Nares cemberut, membiarkan bayangan Reksa menghilang perlahan.

“Reksa pergi, udara jadi dingin lagi.” Gumamnya. Laki-laki itu kembali mengambil sekaleng beer yang berdiri tegak di atas meja, membukanya dengan cepat dan meneguknya pelan.

“Padahal saya kan belum cerita...” Ia tertawa pelan, terduduk di ujung kasur miliknya, menghadap ke balkon yang masih setia menyuguhkan langit malam yang gelap gulita.

Matanya menerawangi langit malam. Kata orang tua, orang baik yang sudah meninggal itu pindah ke langit, ke sisi Tuhan. Boleh tidak, kalau Nares harap Jevan kini tengah melihatnya dari atas sana?

“Jevan, saya harus gimana, ya?” Nares mengeratkan genggamannya pada kaleng bir. “Dunia makin hari makin serakah. Saya sudah patuh, tapi dia gak pernah berhenti kasih saya misi baru lagi.” Nares menghela napas. “Biasanya saya bisa protes ke kamu, tapi sekarang kamu juga sudah pergi duluan.”

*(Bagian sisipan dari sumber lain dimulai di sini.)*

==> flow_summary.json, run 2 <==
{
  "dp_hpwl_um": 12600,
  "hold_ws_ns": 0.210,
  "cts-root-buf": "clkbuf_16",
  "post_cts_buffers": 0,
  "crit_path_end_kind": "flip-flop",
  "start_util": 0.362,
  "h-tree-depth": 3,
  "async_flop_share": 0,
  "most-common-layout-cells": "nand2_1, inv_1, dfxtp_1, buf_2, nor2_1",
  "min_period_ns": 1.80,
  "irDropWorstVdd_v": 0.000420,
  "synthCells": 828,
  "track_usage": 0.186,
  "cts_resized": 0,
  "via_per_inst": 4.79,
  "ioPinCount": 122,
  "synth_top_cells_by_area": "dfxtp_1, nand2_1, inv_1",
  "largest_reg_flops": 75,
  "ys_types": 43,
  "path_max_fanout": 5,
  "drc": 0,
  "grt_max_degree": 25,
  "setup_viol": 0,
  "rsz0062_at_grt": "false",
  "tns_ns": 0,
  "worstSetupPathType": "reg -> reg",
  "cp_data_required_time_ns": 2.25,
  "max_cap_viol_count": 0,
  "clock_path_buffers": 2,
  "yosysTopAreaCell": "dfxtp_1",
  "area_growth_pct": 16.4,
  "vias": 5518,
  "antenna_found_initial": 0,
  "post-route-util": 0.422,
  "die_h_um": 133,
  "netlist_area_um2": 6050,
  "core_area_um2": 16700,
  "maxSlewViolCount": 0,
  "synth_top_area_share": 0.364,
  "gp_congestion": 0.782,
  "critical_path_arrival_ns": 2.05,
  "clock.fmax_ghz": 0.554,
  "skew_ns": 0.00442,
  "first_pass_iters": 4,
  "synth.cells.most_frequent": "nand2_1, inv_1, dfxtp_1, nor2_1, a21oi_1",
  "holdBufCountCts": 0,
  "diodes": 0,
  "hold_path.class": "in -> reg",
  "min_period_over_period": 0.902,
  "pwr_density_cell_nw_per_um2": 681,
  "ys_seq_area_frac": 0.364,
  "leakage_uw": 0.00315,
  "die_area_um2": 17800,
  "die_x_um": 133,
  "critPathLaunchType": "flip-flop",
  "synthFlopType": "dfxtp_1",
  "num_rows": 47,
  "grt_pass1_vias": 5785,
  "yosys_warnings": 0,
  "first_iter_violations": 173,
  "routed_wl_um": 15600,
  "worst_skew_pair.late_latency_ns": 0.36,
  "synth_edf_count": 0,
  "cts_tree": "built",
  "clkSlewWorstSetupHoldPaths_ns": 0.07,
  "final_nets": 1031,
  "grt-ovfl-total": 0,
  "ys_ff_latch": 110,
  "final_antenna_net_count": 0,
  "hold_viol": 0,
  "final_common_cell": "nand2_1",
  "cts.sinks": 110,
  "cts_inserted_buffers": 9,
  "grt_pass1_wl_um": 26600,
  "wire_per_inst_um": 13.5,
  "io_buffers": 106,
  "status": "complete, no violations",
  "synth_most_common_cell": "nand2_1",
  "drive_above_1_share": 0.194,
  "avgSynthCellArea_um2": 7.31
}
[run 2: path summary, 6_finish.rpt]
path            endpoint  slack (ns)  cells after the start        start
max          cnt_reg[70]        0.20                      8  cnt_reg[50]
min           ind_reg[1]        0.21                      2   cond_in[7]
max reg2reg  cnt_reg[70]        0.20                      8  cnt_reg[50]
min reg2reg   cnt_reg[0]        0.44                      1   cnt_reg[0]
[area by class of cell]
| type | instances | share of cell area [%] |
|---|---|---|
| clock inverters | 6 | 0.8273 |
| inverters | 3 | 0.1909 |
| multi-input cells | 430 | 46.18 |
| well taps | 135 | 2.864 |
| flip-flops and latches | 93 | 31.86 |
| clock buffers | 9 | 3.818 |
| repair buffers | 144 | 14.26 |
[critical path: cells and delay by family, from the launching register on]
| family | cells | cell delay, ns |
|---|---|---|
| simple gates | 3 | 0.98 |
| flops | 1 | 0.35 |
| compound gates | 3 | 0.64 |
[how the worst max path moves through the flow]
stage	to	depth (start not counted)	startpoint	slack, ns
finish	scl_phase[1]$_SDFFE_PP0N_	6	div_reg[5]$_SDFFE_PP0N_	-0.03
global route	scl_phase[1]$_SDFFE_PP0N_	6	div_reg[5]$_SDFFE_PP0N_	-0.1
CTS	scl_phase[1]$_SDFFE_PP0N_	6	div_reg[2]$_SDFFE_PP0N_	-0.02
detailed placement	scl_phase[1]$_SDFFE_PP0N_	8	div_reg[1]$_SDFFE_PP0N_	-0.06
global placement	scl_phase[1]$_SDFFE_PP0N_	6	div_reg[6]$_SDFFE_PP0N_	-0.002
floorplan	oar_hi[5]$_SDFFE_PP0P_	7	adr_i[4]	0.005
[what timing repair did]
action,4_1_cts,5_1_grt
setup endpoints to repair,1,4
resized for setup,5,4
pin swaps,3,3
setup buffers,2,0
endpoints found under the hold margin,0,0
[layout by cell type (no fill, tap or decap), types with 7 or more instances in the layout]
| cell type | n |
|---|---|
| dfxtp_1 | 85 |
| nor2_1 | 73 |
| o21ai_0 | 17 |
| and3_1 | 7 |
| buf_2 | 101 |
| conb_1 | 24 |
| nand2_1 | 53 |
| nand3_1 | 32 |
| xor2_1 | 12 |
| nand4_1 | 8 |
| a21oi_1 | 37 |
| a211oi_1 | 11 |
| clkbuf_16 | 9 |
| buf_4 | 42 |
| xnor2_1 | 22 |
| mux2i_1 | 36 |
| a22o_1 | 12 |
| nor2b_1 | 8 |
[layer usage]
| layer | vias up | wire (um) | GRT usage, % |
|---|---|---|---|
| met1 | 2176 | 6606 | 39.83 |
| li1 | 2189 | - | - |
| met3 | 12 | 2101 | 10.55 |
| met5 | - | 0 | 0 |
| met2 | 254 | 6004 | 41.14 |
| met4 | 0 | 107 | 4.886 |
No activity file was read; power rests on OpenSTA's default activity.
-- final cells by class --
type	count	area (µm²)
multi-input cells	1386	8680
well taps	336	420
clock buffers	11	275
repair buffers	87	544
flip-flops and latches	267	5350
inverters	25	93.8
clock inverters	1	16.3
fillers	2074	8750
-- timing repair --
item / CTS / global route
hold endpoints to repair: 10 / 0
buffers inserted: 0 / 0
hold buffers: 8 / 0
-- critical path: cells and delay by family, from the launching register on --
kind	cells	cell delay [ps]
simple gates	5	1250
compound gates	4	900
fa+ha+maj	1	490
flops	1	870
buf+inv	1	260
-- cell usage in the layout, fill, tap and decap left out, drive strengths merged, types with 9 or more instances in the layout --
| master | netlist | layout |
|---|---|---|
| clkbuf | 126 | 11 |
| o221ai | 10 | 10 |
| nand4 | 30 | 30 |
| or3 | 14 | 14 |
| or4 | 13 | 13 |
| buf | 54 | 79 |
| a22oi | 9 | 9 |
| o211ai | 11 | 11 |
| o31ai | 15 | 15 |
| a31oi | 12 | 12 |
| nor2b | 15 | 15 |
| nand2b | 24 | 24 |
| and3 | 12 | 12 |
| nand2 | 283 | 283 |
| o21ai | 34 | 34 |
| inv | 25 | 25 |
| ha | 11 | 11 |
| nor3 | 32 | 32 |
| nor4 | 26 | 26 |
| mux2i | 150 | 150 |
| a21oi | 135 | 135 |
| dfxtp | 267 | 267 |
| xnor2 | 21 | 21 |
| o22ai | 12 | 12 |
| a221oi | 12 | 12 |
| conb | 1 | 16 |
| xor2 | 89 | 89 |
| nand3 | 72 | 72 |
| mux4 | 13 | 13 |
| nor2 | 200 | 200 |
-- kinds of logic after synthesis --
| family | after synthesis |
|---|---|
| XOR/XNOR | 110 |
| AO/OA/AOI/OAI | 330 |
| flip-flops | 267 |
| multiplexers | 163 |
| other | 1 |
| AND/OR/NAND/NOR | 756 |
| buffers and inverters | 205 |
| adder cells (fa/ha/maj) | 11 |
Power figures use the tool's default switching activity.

Ia meraih handphone-nya yang terletak di atas nakas, membuka kata sandi ponselnya dan menatap lekat pesan yang terus menghantuinya sejak ia datang ke tempat ini.

Duh, Nareswara harus bagaimana, ya? Patuh itu melelahkan, tapi ia belum pernah jadi seorang pembangkang.

Melawan dunia? Ia tak berani. Tapi patuh pun Nares enggan.